Ruszył w ślad za młodym łącznikiem, który przed chwilą przybył po niego. Chłopak miał może dwanaście lat, odziany był w seanchański zielono-czerwony mundur. Po chwili minęli powalony sztandar na złamanym drzewcu, którego koniec wciąż tkwił w błocie. Ituralde objął przelotnym spojrzeniem godło na sztandarze: sześć mew na tle tarczy słońca. Nie znosił, kiedy musiał walczyć z ludźmi, których imion i rodów nie znał, ale w przypadku zupełnie obcych Seanchan było to nieuniknione.
Promienie gasnącego wieczornego słońca długimi cieniami znaczyły pole bitwy.
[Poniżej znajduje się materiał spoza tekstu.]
<file path="src/inc/sar_mem_cfg.svh">
// constants for the external memory layout and access sequencer
// assumes a 16-bit processor port with word offsets as printed
`ifndef SAR_MEM_CFG_SVH
`define SAR_MEM_CFG_SVH
`define REG_SEG_BASE         16'h2040
`define REG_TX_FIFO_BASE     16'h2050
`define REG_REASSEMBLY_CONTROL_BASE      16'h4000
`define REG_RX_FIFO_BASE     16'h4020
`define SEG_BASE_W           5
`define FIFO_BASE_W          12
`define REASSEMBLY_CONTROL_BASE_W        3
`define REG_RESET            16'h0000
`define CELL_CTRL_READS      5'h03
`define CELL_MAX_SELECTS     5'h18
`define CELL_SELECT_OFFSET   8'h0C
`define SCHED_FRAME_READS    5'h08
`define CB_CTRL_READS        5'h01
`define CB_HALF_READS        5'h04
`define WORD_STRIDE          8'h04
`define BYTE_STRIDE          8'h01
`define RX_BUF_MIN_LOG2      6
`define RX_BUF_MAX_SIZE_CODE 3'h4
`define FIFO_SLOT_LOG2       6
`endif

</file>
<file path="src/inc/sar_mem_pkg.sv">
// types shared by the memory layout block
// assumes sar_mem_cfg.svh is compiled alongside
`default_nettype none
package sar_mem_pkg;
  typedef enum logic [1:0] {JOB_CELL, JOB_SCHED, JOB_CB_CTRL, JOB_CB_DATA} job_kind_t;
  typedef struct packed {
    job_kind_t   kind;
    logic [20:0] base;
    logic [4:0]  count;
  } job_t;
  typedef enum logic [2:0] {FORM_RX_BUF, FORM_REASSEMBLY_CONTROL, FORM_TX_FIFO, FORM_RX_FIFO,
                            FORM_MEMCTL} form_kind_t;
  typedef struct packed {
    form_kind_t  kind;
    logic [20:0] ptr;
    logic [2:0]  size_code;
    logic [12:0] offset;
  } form_req_t;
  typedef struct packed {
    logic [20:0] addr;
    logic        we;
    logic        half;
  } mem_acc_t;
  typedef enum logic [1:0] {SEQ_IDLE, SEQ_PRE, SEQ_WR, SEQ_POST} seq_state_t;
  typedef struct packed {
    seq_state_t  st;
    job_kind_t   kind;
    logic [20:0] base;
    logic [4:0]  left;
    logic [4:0]  post_n;
    logic [7:0]  off;
    mem_acc_t    acc;
    logic [15:0] seg_base;
    logic [15:0] tx_fifo;
    logic [15:0] reassembly_control;
    logic [15:0] rx_fifo;
    logic [15:0] rdata;
    logic [20:0] form_addr;
    logic        form_vld;
  } state_t;
endpackage
`default_nettype wire

</file>
<file path="src/core/sar_external_memory_layout.sv">
// external memory address former and transmit access sequencer
// assumes software keeps every structure aligned; memory acks one access at a time
`include "sar_mem_cfg.svh"
`default_nettype none
module sar_external_memory_layout (
  input  wire logic                  sys_clk_in,
  input  wire logic                  rst_in,
  input  wire logic [15:0]           cpu_addr_in,
  input  wire logic [15:0]           cpu_wdata_in,
  input  wire logic                  cpu_wr_in,
  input  wire logic                  cpu_rd_in,
  output logic      [15:0]           cpu_rdata_out,
  input  wire logic                  job_valid_in,
  input  wire sar_mem_pkg::job_t     job_in,
  output logic                       job_ready_out,
  output logic                       mem_req_out,
  output sar_mem_pkg::mem_acc_t      mem_acc_out,
  input  wire logic                  mem_ack_in,
  input  wire logic                  form_valid_in,
  input  wire sar_mem_pkg::form_req_t form_in,
  output logic                       form_valid_out,
  output logic      [20:0]           form_addr_out
);
  import sar_mem_pkg::*;

  state_t      s_q;
  state_t      s_d;
  logic [20:0] rxbuf_addr;
  logic [3:0]  buf_log2;
  logic        job_take;

  // size code 0..4 selects 64..1024; larger codes clamp to 1024
  always_comb begin
    if (form_in.size_code > `RX_BUF_MAX_SIZE_CODE) begin
      buf_log2 = 4'(`RX_BUF_MIN_LOG2) + 4'(`RX_BUF_MAX_SIZE_CODE);
    end else begin
      buf_log2 = 4'(`RX_BUF_MIN_LOG2) + {1'b0, form_in.size_code};
    end
  end

  // per-bit pick of entry or offset
  genvar gi;
  generate
    for (gi = 0; gi < 21; gi++) begin : g_rxbuf
      if (gi < 13) begin : g_low
        assign rxbuf_addr[gi] = (4'(gi) < buf_log2) ? form_in.offset[gi] : form_in.ptr[gi];
      end else begin : g_high
        assign rxbuf_addr[gi] = form_in.ptr[gi];
      end
    end
  endgenerate

  // low byte wraps so a structure never spills past its block
  function automatic mem_acc_t make_acc(input state_t s);
    mem_acc_t a;
    a.addr = {s.base[20:8], 8'(s.base[7:0] + s.off)};
    a.we   = (s.st == SEQ_WR);
    a.half = (s.st == SEQ_POST) && (s.kind == JOB_CB_DATA);
    return a;
  endfunction

  assign job_ready_out = (s_q.st == SEQ_IDLE);
  assign job_take      = job_valid_in && job_ready_out;
  assign mem_req_out   = (s_q.st != SEQ_IDLE);
  assign mem_acc_out   = s_q.acc;
  assign cpu_rdata_out = s_q.rdata;
  assign form_valid_out = s_q.form_vld;
  assign form_addr_out  = s_q.form_addr;

  always_comb begin
    s_d          = s_q;
    s_d.form_vld = 1'b0;
    // register writes; unmapped offsets are ignored
    if (cpu_wr_in) begin
      unique case (cpu_addr_in)
        `REG_SEG_BASE:     s_d.seg_base = {11'h000, cpu_wdata_in[`SEG_BASE_W-1:0]};
        `REG_TX_FIFO_BASE: s_d.tx_fifo  = {4'h0, cpu_wdata_in[`FIFO_BASE_W-1:0]};
        `REG_REASSEMBLY_CONTROL_BASE:  s_d.reassembly_control   = {13'h0000, cpu_wdata_in[`REASSEMBLY_CONTROL_BASE_W-1:0]};
        `REG_RX_FIFO_BASE: s_d.rx_fifo  = {4'h0, cpu_wdata_in[`FIFO_BASE_W-1:0]};
        default:           s_d.rdata    = s_q.rdata;
      endcase
    end
    if (cpu_rd_in) begin
      unique case (cpu_addr_in)
        `REG_SEG_BASE:     s_d.rdata = s_q.seg_base;
        `REG_TX_FIFO_BASE: s_d.rdata = s_q.tx_fifo;
        `REG_REASSEMBLY_CONTROL_BASE:  s_d.rdata = s_q.reassembly_control;
        `REG_RX_FIFO_BASE: s_d.rdata = s_q.rx_fifo;
        default:           s_d.rdata = 16'h0000;
      endcase
    end
    // address former, one cycle from request
    if (form_valid_in) begin
      s_d.form_vld = 1'b1;
      unique case (form_in.kind)
        FORM_RX_BUF: s_d.form_addr = rxbuf_addr;
        FORM_REASSEMBLY_CONTROL: s_d.form_addr = {s_q.reassembly_control[2:0], form_in.ptr[17:8],
                                      8'({form_in.ptr[7:4], 4'h0} + form_in.offset[7:0])};
        FORM_TX_FIFO: s_d.form_addr = {s_q.tx_fifo[11:0], 9'h000} |
                                      {8'h00, form_in.offset};
        FORM_RX_FIFO: s_d.form_addr = {s_q.rx_fifo[11:0], 9'h000} |
                                      {8'h00, form_in.offset};
        // four bytes per entry, index in offset
        FORM_MEMCTL: s_d.form_addr = {form_in.ptr[20:9], 9'h000} |
                                     {8'h00, form_in.offset[10:0], 2'b00};
        default:     s_d.form_addr = 21'h000000;
      endcase
    end
    // transmit access sequencer
    unique case (s_q.st)
      SEQ_IDLE: begin
        if (job_take) begin
          s_d.kind   = job_in.kind;
          s_d.base   = job_in.base;
          s_d.off    = 8'h00;
          s_d.post_n = 5'h00;
          s_d.st     = SEQ_PRE;
          unique case (job_in.kind)
            JOB_CELL: begin
              s_d.base   = {s_q.seg_base[4:0], job_in.base[15:4], 4'h0};
              s_d.left   = `CELL_CTRL_READS;
              s_d.post_n = (job_in.count > `CELL_MAX_SELECTS) ? `CELL_MAX_SELECTS
                                                               : job_in.count;
            end
            JOB_SCHED:   s_d.left = `SCHED_FRAME_READS;
            JOB_CB_CTRL: s_d.left = `CB_CTRL_READS;
            JOB_CB_DATA: begin
              s_d.st     = SEQ_WR;
              s_d.left   = 5'h01;
              s_d.post_n = `CB_HALF_READS;
            end
          endcase
        end
      end
      SEQ_PRE: begin
        if (mem_ack_in) begin
          s_d.left = s_q.left - 5'h01;
          s_d.off  = s_q.off + `WORD_STRIDE;
          if (s_q.left == 5'h01) begin
            // control update follows the three reads
            if (s_q.kind == JOB_CELL) begin
              s_d.st  = SEQ_WR;
              s_d.off = 8'h00;
            end else begin
              s_d.st = SEQ_IDLE;
            end
          end
        end
      end
      SEQ_WR: begin
        if (mem_ack_in) begin
          s_d.left = s_q.post_n;
          s_d.off  = (s_q.kind == JOB_CELL) ? `CELL_SELECT_OFFSET : 8'h00;
          s_d.st   = (s_q.post_n == 5'h00) ? SEQ_IDLE : SEQ_POST;
        end
      end
      SEQ_POST: begin
        if (mem_ack_in) begin
          s_d.left = s_q.left - 5'h01;
          s_d.off  = s_q.off + ((s_q.kind == JOB_CB_DATA) ? `BYTE_STRIDE : `WORD_STRIDE);
          if (s_q.left == 5'h01) begin
            s_d.st = SEQ_IDLE;
          end
        end
      end
    endcase
    s_d.acc = make_acc(s_d);
  end

  // memory, logic and processor share one clock
  always_ff @(posedge sys_clk_in) begin
    if (rst_in) begin
      s_q          <= '0;
      s_q.st       <= SEQ_IDLE;
      s_q.seg_base <= `REG_RESET;
      s_q.tx_fifo  <= `REG_RESET;
      s_q.reassembly_control   <= `REG_RESET;
      s_q.rx_fifo  <= `REG_RESET;
    end else begin
      s_q <= s_d;
    end
  end
endmodule
`default_nettype wire

</file>
<file path="config.mk">
export PLATFORM = sky130hd
export DESIGN_NAME = sar_external_memory_layout
export DESIGN_NICKNAME = d
export VERILOG_FILES = /design/src/inc/sar_mem_pkg.sv /design/src/core/sar_external_memory_layout.sv
export VERILOG_INCLUDE_DIRS = /design/src /design/src/inc
export SDC_FILE = /design/constraint.sdc
export NUM_CORES = 1
export LEC_CHECK = 0
export ABC_AREA = 1
export ABC_CLOCK_PERIOD_IN_PS = 3500
export BUFFER_PORTS_ARGS = -buffer_cell sky130_fd_sc_hd__buf_4
export CORE_ASPECT_RATIO = 1.2
export CORE_MARGIN = 4
export CORE_UTILIZATION = 50
export CTS_CLUSTER_DIAMETER = 120
export DETAILED_ROUTE_END_ITERATION = 16
export PLACE_DENSITY_LB_ADDON = 0.3
export SYNTH_ARGS = -nofsm -noshare
export SYNTH_HDL_FRONTEND = slang
export SYNTH_SLANG_ARGS = --single-unit
</file>
<file path="constraint.sdc">
create_clock -name sys_clk_in -period 3.5 [get_ports sys_clk_in]
set_clock_uncertainty 0.15 [all_clocks]
set_input_delay 0.525 -clock sys_clk_in [delete_from_list [all_inputs] [get_ports sys_clk_in]]
set_output_delay 0.525 -clock sys_clk_in [all_outputs]
set_load 0.02 [all_outputs]
</file>
Word level (Yosys, flattened, before mapping) --
Index checks and enable logic that the tools add are counted. Widths: inputs -> output; s select.
Word-level totals: logic and storage cells 122, bits in registers 136, output and inout bits 63, input bits 107
Cells by class: reduce and logical (&&, ||, !) cells 16, multiplexer cells 44, add/subtract/negate cells 6, $lt $le $gt $ge 15, bitwise operators 3, equal/unequal tests 22
Operators with widths (count):
- $pmux 21 s5 | 1
- $or 21x13->21 | 3
- $pmux 12 s4 | 1
- $mux 43 | 1
- $mux 8 | 5
- $eq 16x14->1 const B | 2
- $eq 16x15->1 const B | 2
- $pmux 8 s4 | 1
- $pmux 5 s3 | 2
- $mux 23 | 1
- $mux 21 | 1
- $lt 4x4->1 const A | 5
- $add 8x8->8 | 2
- $eq 2x2->1 const B | 8
- $lt 3x4->1 const A | 4
- $mux 16 | 1
- $mux 2 | 8
- $mux 5 | 3
- $mux 1 | 14
- $pmux 5 s2 | 1
- $reduce_and 2->1 | 5
- $add 8x3->8 | 1
- $add 8x3->8 const B | 1
- $lt 1x4->1 const A | 2
- 22 further kinds | 31

Logic depth before layout (Yosys ltp) --
word-level depth 7, gate-level depth with buffers 23, gate-level depth less buffers 23

Least setup slack after synthesis --
No wires, ideal clock.
path kind input port to flip-flop, from in job_in[27] (netlist bit), to reg s_q, in the netlist mem_acc_out[8], buffers on the path 1, stages on the path 17, path slack 765 ps, required time 3280 ps, arrival time 2515 ps, setup time 70 ps, path through inv_1 > ha_1 > clkbuf_1 > inv_2 > nand3_1 > nand2_1 > ha_1 > fa_1 > nand3_1 > nand3_1 > nand2_1 > inv_1 > nor2_1 > nor2_1 > nor2_1 > o21ai_0 > a21oi_1
RTL lines:
- from (decl) | line sar_external_memory_layout.sv:14 | input wire sar_mem_pkg::job_t job_in,
- to (decl) | line sar_external_memory_layout.sv:26 | state_t s_q;

==> flow_metrics.tcl <==
set metrics [dict create \
    outcome "complete, no violations" \
    grt_usage_pct 23.3 \
    fin_setup_tns_ps 0 \
    cpPeakStageDelay_ps 400 \
    fin_nets 1167 \
    drt_pass1_iterations 7 \
    ctsHoldBuffers 0 \
    stdcell_count 1215 \
    synth-warning-count 0 \
    yosysTopAreaCellShare_pct 36.2 \
    start_kind "flop" \
    hold_path.class "in -> reg" \
    cts_tree "built" \
    dp.cells 1183 \
    dr.first_iter.drc_count 449 \
    wirelength_mm 17.8 \
    startpoint "s_q[165]" \
    p_leak_nw 3.59 \
    post_drt_wl_per_cell_um 14.7 \
    fillCellCount 1216 \
    grt-ovfl-total 0 \
    start_util_pct 51.5 \
    synth.area.top_cells "dfxtp_1 (36%), nand2_1 (12%), buf_4 (7.2%)" \
    grt_start_max_net_pins 70 \
    clock_sinks 119 \
    vias_per_cell 5.21 \
    end_kind "flop" \
    core_um2 12800 \
    insertion_delay_ps 410 \
    period_minus_slack_ps 2910 \
    synthMostInstantiatedCell "nand2_1" \
    rsz0062_at_grt "no" \
    row_count 45 \
    wl_met1_mm 7.44 \
    clock_path_buffers 2 \
    diodes 0 \
    cts.clk_slew.worst_paths_ps 60 \
    h-tree-depth 4 \
    cts_resized 0 \
    worst_path_most_repeated_cell "nand2_1" \
    place.gp.congestion 0.910 \
    setup_violations 0 \
    post_cts_buffers 0 \
    area_delta_synth_final_pct 21.4 \
    async_reset_ff_share_pct 0 \
    met2_length_mm 8.50 \
    postPlaceCellArea_um2 7410 \
    final_area_um2 8000 \
    pre_cts_slack_ps 426 \
    setup_ws_ps 594 \
    arrival_ps 3070 \
    dp_hpwl_mm 13.2 \
    path_cells "nand2_1 -> ha_1 -> nand2_1 -> nand2_1 -> nand3_1 -> inv_1 -> nand3_1 -> nand3_1 -> o211ai_1 -> nor2_1 -> inv_1 -> ha_1 -> a21oi_1 -> o21a_1 -> nand2_1 -> nand2_1 -> nand2_1 -> inv_1 -> nand2_1 -> nand2_1 -> nor2_1" \
    synth-edff-count 0 \
    post-route-period-util_pct 83.0 \
    hp-start "form_in[1]" \
    numPortBuffers 157 \
    timing.rr.start "s_q[165]" \
    hold_viol_final 0 \
    dominantRegCellSynth "dfxtp_1" \
    drc 0 \
    worstMarginPinSlew_ps 753 \
    die_area_um2 15100 \
    die_w_um 113 \
    die_h_um 134 \
    path_class "reg -> reg" \
    slew_headroom_pct 49.8 \
    ys_top_cells_by_count "nand2_1 (219), dfxtp_1 (119), inv_1 (100)" \
    p_per_area_nw_per_um2 466 \
    clockRootBuffer "clkbuf_16" \
    synth_area_um2 6590 \
    cts_buffers 17 \
    yosys.area.top_type "dfxtp_1" \
    grt_pass1_vias 5954 \
    avgSynthCellArea_um2 6.95 \
    met3_length_mm 1.45 \
    fmax_mhz 344 \
    io_pins 170 \
    cp_max_fo 5 \
    vdd_drop_max_mv 0.297 \
    yosysSeqAreaShare_pct 36.2 \
    dr.max_layer_used "met4" \
    grt_pass1_wl_mm 28.5 \
    synth_cells 948 \
    maxCapViolCount 0 \
    cp.required_ps 3660 \
    ant_nets 0 \
    dr_total_vias 6326 \
    drive_above_1_share_pct 22.1 \
    slew_violations 0 \
    synth_cell_types 47 \
    ys_ff_latch 119 \
    antenna_found_initial 0 \
    cp_slowest_cell "dfxtp_1" \
]
-- placed cells by master (no fill, tap or decap), types with 2 or more instances in the layout --
cell	instances
a21oi_1	94
a21oi_2	2
a31oi_1	8
buf_4	161
bufinv_16	2
clkbuf_16	17
clkinv_4	3
clkinvlp_4	7
conb_1	4
dfxtp_1	119
fa_1	2
ha_1	20
inv_1	100
inv_2	7
nand2_1	219
nand2_2	6
nand2_4	2
nand3_1	38
nand4_1	8
nor2_1	76
nor2_2	5
nor2_4	5
nor3_1	5
o211ai_1	9
o21a_1	2
o21ai_0	78
o21ai_1	7
o21ai_2	2
o221ai_1	6
o22ai_1	12
o31ai_1	3
or2_2	3
xnor2_1	2
-- state kept, by name (all words and copies together) (netlist names) --
name	cells
form_addr_out	21
form_valid_out	1
mem_acc_out	10
s_q	75
cpu_rdata_out	12
-- metrics by stage --
step	hold WS (ps)	total power [W]	util, %
floorplan	289	0.00186	-
global placement	299	0.00204	58.0
detailed placement	303	0.00205	58.0
CTS	191	0.00375	62.6
global route	204	0.00387	62.6
finish	206	0.00373	62.6
-- where the power goes --
group / internal [W] / switching (W)
Sequential: 0.00141 / 0.0000341
Combinational: 0.000230 / 0.000338
Clock: 0.00107 / 0.000646
-- critical path, delay by kind of cell, from the launching register on --
kind	cells	cell delay, ps
AND/OR/NAND/NOR	13	990
adder cells (fa/ha/maj)	2	640
flip-flops	1	400
AO/OA/AOI/OAI	3	370
buffers and inverters	3	220
-- path summary, 6_finish.rpt --
check / slack, ps / cells past startpoint / to
worst max-delay path: 590 / 21 / mem_acc_out[9]
worst min-delay path: 210 / 2 / form_addr_out[3]
worst max register to register: 590 / 21 / mem_acc_out[9]
worst min register to register: 310 / 2 / form_addr_out[20]
-- layout make-up --
class                      instances  area, um^2  area share (%)
tap                              164         205            2.57
sequential                       119        2380            29.8
timing repair buffer             161        1210            15.1
inverter                         108         408            5.10
clock buffer                      18         439            5.49
multi-input combinational        631        3200            40.0
clock inverter                    14         153            1.91
-- per-layer routing --
layer | track usage [%] | up-vias
met5 | 0 | -
met4 | 8.08 | 0
met3 | 6.77 | 32
met2 | 38.7 | 236
met1 | 28.6 | 2826
li1 | - | 3232
-- cells by family (layout without fill, tap and decap cells) --
| logic type | count (synthesis) | in the layout | share of synthesized area [%] |
|---|---|---|---|
| simple gates | 371 | 371 | 24.0 |
| compound gates | 232 | 232 | 19.7 |
| buf+inv | 201 | 301 | 15.4 |
| flops | 119 | 119 | 36.2 |
| fa+ha+maj | 22 | 22 | 4.41 |
| xor+xnor | 2 | 2 | 0.266 |
| other cells | 1 | 4 | 0.0569 |
(Power assumes the default switching activity.)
Wkrótce kołdra ciemności otuli ciała, a ocaleli przez krótki czas będą mogli udawać, że otaczający ich step jest grobem dla poległych przyjaciół. l dla tych, którzy padli z ich ręki. Z ponurych rozważań wyrwał go widok sztabu polowego Seanchan, który nieoczekiwanie roztoczył się przed jego oczyma za mijanym właśnie pagórkiem. Większość poległych miała na głowach hełmy w kształcie owadzich łbów. Pogięte, popękane, poszczerbione. Martwe oczy patrzyły pustym wzrokiem ze szczelin między poskręcanymi czułkami.
Seanchański generał jeszcze żył, choć ledwo. Głowę miał obnażoną, na wargach zaschłą krew. Siedział oparty o wielki, porośnięty mchem głaz, ktoś podłożył mu pod plecy zwinięty płaszcz; wyglądał, jakby czekał na posiłek czy coś w tym rodzaju. Oczywiście spokój tchnący z doskonale statycznego obrazu psuł nieco widok skręconej pod nienaturalnym kątem nogi i ułamane drzewce włóczni sterczące z brzucha.
Ituralde zsiadł z konia. Jak większość jego żołnierzy, miał na sobie ubranie robocze – proste brązowe spodnie i kaftan, wszystko pożyczone od człowieka, który wziął jego mundur, żeby odegrać rolę przynęty w pułapce.
Bez munduru czuł się dziwnie. Dzielny żołnierz, jakim z pewnością był leżący przed nim generał Turan, niczym sobie nie zasłużył, żeby jego kapitulację przyjmował człowiek w łachmanach. Ituralde gestem kazał łącznikowi odejść poza zasięg głosu, a sam podszedł do leżącego Seanchanina.
– A więc to ty – powiedział senachańskim śpiewnym akcentem Turan, unosząc wzrok.
Był krępym mężczyzną, nikt z pewnością nie nazwałby go wysokim. Z twarzy sterczał haczykowaty nos. Krótko przystrzyżone czarne włosy były nad uszami gładko wygolone na szerokość dwóch palców, na ziemi obok leżał hełm ozdobiony trzema białymi piórami. Skończywszy mówić, uniósł drżącą dłoń w czarnej rękawicy i otarł z kącika ust zaschniętą krew.
– To ja – potwierdził Ituralde.
– W Tarabon nazywają cię „Wielkim Komendantem”.
– Zaiste.
– Całkiem zasłużenie – podjął Turan, lecz na moment przerwał mu atak kaszlu. – Jak ci się udało tego dokonać? Nasi zwiadowcy… – kolejny atak kaszlu, który nim wstrząsnął, był znacznie bardziej gwałtowny.
– To przez rakeny – powiedział Ituralde, kiedy tamten się uspokoił. Przykucnął przy swoim wrogu. Nad zachodnim horyzontem wciąż lśnił rąbek tarczy słońca, kładąc na polu bitwy czerwoną pozłotę. – Twoi zwiadowcy unoszą się wysoko w górze, a z oddali prawda jest trudna do wypatrzenia.
– A ta armia za nami?
– Głównie kobiety i podrostki – wyjaśniał dalej Ituralde. – A poza tym rzesza wieśniaków. W mundurach moich żołnierzy.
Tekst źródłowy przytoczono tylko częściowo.